No, I have always argued, while that is a good episode, it is not the best.   And its always the same one! Everyone says that the final episode of Series 4 - Goodbyeee - is the best.

I used to argue by series.

Series 1 - The Witchsmeller: Better
Series 2 - Beer (or Potato) absolute classics!
Series 3 - Awesome Series! Almost everything is better, but particularly Amy and Amiability, and Duel and Duality (THIS is the best episode).
Series 4 - Private Plane and General Hospital are both awesome.

And people would still argue.

So I watched it over and over again and while I enjoy watching it, I just can't see it, can't understand it. Why do rational, sensible people tell me that this episode is the crowning achievement of Blackadder, and a fitting epitaph for the show.

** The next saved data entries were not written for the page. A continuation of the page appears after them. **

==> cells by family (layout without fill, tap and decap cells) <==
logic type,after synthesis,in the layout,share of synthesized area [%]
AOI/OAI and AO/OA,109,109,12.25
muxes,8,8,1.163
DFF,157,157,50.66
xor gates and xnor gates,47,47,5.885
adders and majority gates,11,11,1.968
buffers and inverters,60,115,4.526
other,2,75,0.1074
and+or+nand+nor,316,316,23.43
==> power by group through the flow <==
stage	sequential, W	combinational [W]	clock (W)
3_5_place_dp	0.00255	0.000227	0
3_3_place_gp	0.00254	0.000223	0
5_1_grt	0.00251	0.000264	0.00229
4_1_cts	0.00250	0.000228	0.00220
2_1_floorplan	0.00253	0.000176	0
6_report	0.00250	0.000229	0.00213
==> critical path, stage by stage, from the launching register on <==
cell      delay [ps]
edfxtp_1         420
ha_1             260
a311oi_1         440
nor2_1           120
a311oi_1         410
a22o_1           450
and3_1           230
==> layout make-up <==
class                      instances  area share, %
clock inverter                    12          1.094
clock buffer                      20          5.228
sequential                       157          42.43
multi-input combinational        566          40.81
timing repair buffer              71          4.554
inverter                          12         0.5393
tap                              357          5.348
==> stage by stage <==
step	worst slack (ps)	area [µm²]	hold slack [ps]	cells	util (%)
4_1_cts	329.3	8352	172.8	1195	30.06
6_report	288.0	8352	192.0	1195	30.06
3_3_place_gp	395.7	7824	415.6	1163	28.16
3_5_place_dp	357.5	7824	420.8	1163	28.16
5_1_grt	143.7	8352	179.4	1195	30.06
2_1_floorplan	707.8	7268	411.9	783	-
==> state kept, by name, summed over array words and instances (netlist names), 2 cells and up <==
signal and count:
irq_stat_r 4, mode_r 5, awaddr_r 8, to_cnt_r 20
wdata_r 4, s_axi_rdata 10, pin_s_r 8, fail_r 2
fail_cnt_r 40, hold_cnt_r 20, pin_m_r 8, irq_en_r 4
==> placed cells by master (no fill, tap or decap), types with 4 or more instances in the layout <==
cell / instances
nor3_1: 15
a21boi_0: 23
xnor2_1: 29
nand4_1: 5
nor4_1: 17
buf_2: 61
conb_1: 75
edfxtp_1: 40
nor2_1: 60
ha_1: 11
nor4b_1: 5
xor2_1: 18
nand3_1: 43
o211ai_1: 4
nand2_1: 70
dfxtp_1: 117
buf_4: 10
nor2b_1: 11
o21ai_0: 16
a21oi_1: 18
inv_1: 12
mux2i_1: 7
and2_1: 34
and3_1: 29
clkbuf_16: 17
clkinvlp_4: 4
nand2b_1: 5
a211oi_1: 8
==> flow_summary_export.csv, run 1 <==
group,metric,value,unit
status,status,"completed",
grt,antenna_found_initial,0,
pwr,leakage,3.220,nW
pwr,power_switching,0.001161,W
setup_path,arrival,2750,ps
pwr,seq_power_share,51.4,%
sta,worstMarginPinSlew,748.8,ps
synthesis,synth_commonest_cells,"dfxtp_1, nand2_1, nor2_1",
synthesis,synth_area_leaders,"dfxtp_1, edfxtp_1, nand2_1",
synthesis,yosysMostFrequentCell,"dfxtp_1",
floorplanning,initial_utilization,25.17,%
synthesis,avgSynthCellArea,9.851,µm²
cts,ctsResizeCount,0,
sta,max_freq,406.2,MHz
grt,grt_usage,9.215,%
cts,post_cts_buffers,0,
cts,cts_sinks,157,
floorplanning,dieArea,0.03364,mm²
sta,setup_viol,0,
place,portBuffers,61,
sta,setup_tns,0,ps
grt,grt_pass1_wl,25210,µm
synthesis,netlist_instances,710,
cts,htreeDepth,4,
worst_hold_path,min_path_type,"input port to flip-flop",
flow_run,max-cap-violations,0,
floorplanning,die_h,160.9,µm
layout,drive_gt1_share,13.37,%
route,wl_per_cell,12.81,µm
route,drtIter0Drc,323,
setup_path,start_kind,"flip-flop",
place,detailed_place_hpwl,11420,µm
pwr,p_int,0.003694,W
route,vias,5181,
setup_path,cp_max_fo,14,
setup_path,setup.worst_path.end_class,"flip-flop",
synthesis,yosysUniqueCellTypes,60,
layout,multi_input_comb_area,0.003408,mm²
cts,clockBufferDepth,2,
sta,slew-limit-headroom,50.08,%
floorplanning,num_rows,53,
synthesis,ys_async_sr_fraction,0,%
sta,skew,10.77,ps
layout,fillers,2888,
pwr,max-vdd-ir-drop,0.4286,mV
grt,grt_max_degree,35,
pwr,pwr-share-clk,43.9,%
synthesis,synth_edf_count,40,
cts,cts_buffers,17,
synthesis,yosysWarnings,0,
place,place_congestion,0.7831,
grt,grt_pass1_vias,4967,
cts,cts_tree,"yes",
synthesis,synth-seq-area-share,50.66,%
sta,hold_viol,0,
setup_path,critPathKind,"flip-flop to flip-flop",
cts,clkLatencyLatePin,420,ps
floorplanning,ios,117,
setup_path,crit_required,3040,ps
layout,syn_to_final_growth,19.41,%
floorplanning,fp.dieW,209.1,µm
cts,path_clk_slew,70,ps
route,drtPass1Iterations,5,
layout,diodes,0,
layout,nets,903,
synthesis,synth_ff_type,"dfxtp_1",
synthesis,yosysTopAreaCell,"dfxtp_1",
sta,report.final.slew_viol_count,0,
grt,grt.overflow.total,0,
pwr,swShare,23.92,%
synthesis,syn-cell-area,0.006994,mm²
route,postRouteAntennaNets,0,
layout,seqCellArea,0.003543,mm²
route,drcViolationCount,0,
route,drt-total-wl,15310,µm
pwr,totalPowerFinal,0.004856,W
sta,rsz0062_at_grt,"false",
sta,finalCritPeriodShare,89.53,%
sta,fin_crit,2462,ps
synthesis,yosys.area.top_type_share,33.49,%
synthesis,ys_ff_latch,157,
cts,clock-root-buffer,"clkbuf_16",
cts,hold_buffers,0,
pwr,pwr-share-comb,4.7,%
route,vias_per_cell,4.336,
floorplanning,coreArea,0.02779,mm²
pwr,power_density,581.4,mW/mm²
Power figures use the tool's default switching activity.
$ cat config.mk
export PLATFORM = sky130hd
export DESIGN_NAME = ltec_exposure_ctrl
export DESIGN_NICKNAME = d
export VERILOG_FILES = /design/src/verilog/ltec_exposure_ctrl.v /design/src/verilog/ltec_delay_timer.v
export VERILOG_INCLUDE_DIRS = /design/src /design/src/include
export SDC_FILE = /design/constraint.sdc
export NUM_CORES = 1
export LEC_CHECK = 0
export BUFFER_PORTS_ARGS = -buffer_cell sky130_fd_sc_hd__buf_2
export CAP_MARGIN = 20
export CORE_MARGIN = 4
export CORE_UTILIZATION = 54
export DETAILED_ROUTE_END_ITERATION = 16
export GPL_ROUTABILITY_DRIVEN = 0
export PLACE_DENSITY = 0.72
export SYNTH_ARGS = -nofsm -noshare
export SYNTH_HDL_FRONTEND = slang
export SYNTH_SLANG_ARGS = --single-unit
$ cat constraint.sdc
create_clock -name clock -period 7.7 [get_ports clock]
set_clock_uncertainty 0.05 [all_clocks]
set_input_delay 1.155 -clock clock [delete_from_list [all_inputs] [get_ports clock]]
set_output_delay 1.155 -clock clock [all_outputs]
set_load 0.01 [all_outputs]
$ cat src/verilog/alsbp_pkg.sv
/*
 * Shared constants and types for the angle load strobe/busy host port.
 * Assumes a 10 MHz ref_clk_i; all cycle counts derive from that period.
 */
package alsbp_pkg;

    localparam int ANGLE_W = 12;
    localparam int POLE_W = 4;
    localparam int ORDER_W = 8;
    localparam int CNT_W = 6;
    localparam int SYNC_STAGES = 2;

    localparam int CLK_PERIOD_NS = 100;

    // least time: round up, never below one cycle
    function automatic int cyc_ceil(input int ns);
        int c;
        c = (ns + CLK_PERIOD_NS - 1) / CLK_PERIOD_NS;
        return (c < 1) ? 1 : c;
    endfunction

    // longest time: round down, never below one cycle
    function automatic int cyc_floor(input int ns);
        int c;
        c = ns / CLK_PERIOD_NS;
        return (c < 1) ? 1 : c;
    endfunction

    localparam int STROBE_MIN_NS = 100;
    localparam int GAP_MIN_NS = 2730;
    localparam int BUSY_RISE_NS = 30;
    localparam int BUSY_MIN_NS = 1700;
    localparam int BUSY_MAX_NS = 2500;

    localparam int STROBE_CYC = cyc_ceil(STROBE_MIN_NS);
    localparam int GAP_CYC = cyc_ceil(GAP_MIN_NS);
    localparam int BUSY_RISE_CYC = cyc_ceil(BUSY_RISE_NS);
    localparam int BUSY_MIN_CYC = cyc_ceil(BUSY_MIN_NS);
    localparam int BUSY_MAX_CYC = cyc_floor(BUSY_MAX_NS);
    localparam int RISE_TIMEOUT_CYC = BUSY_RISE_CYC + SYNC_STAGES + 2;

    localparam logic [CNT_W-1:0] STROBE_CNT = CNT_W'(STROBE_CYC);
    localparam logic [CNT_W-1:0] GAP_CNT = CNT_W'(GAP_CYC);
    localparam logic [CNT_W-1:0] BUSY_MIN_CNT = CNT_W'(BUSY_MIN_CYC);
    localparam logic [CNT_W-1:0] BUSY_MAX_CNT = CNT_W'(BUSY_MAX_CYC);
    localparam logic [CNT_W-1:0] RISE_TIMEOUT_CNT = CNT_W'(RISE_TIMEOUT_CYC);
    localparam logic [CNT_W-1:0] CNT_ZERO = 6'h00;
    localparam logic [CNT_W-1:0] CNT_ONE = 6'h01;
    localparam logic [CNT_W-1:0] CNT_MAX = 6'h3F;

    localparam logic [ANGLE_W-1:0] ANGLE_RESET = 12'h000;

    typedef struct packed {
        logic reverse;
        logic [POLE_W-1:0] pole_pairs;
        logic [ANGLE_W-1:0] angle;
    } alsbp_cmd_t;

    typedef enum logic [2:0] {
        S_IDLE,
        S_SETUP,
        S_STROBE,
        S_WAIT_BUSY,
        S_BUSY_HI
    } alsbp_state_t;

endpackage

$ cat src/verilog/alsbp_angle_shaper.sv
/*
 * Turns a requested angle into the word driven to the rotator:
 * optional negation and pole-pair scaling, all modulo one full turn.
 * Assumes pole_pairs is a power of two; other counts give no useful result.
 */
`timescale 1ns/1ps
module alsbp_angle_shaper (
    input wire alsbp_pkg::alsbp_cmd_t cmd_i,
    output logic [alsbp_pkg::ANGLE_W-1:0] angle_o
);
    logic [alsbp_pkg::ANGLE_W-1:0] signed_angle;
    logic [alsbp_pkg::POLE_W-1:0] shift;

    always_comb begin
        // negated angle rotates the other way, wraps mod 4096
        signed_angle = cmd_i.reverse ? (alsbp_pkg::ANGLE_RESET - cmd_i.angle)
                                     : cmd_i.angle;
        // times 2^(n-1) as a left shift, top bits dropped
        shift = (cmd_i.pole_pairs == 4'h0) ? 4'h0 : cmd_i.pole_pairs - 4'h1;
        angle_o = signed_angle << shift;
    end
endmodule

And only now, when I have a diagnosis, when I understand how I am different to other people do I get it.  It is not the dialogue, the acting, the comedy or the content which is superior; it is the emotion, it is the understanding that all of those characters whom we have grown to love are all going to die and the characters know it too!

When the guns are silenced and the soldiers step up to their ladders, it is the certain knowledge that this is the end.

And what sets it apart as an episode is that final scene. This is a replica of what hundreds of thousands of young men went through in those four awful years; stepping over the parapet of the trench into enemy machine guns, knowing that they would likely die in a foreign field. Invoking the Zeitgeist, finishing with stillness, silence and poppies is a beautiful, tragic and genius moment of television.

I feel the power of it now, as I think about it, and imagine the fear, resignation and unspeakable bravery of those men, and I will never again question anyone's insistence that this is Blackadder's finest moment.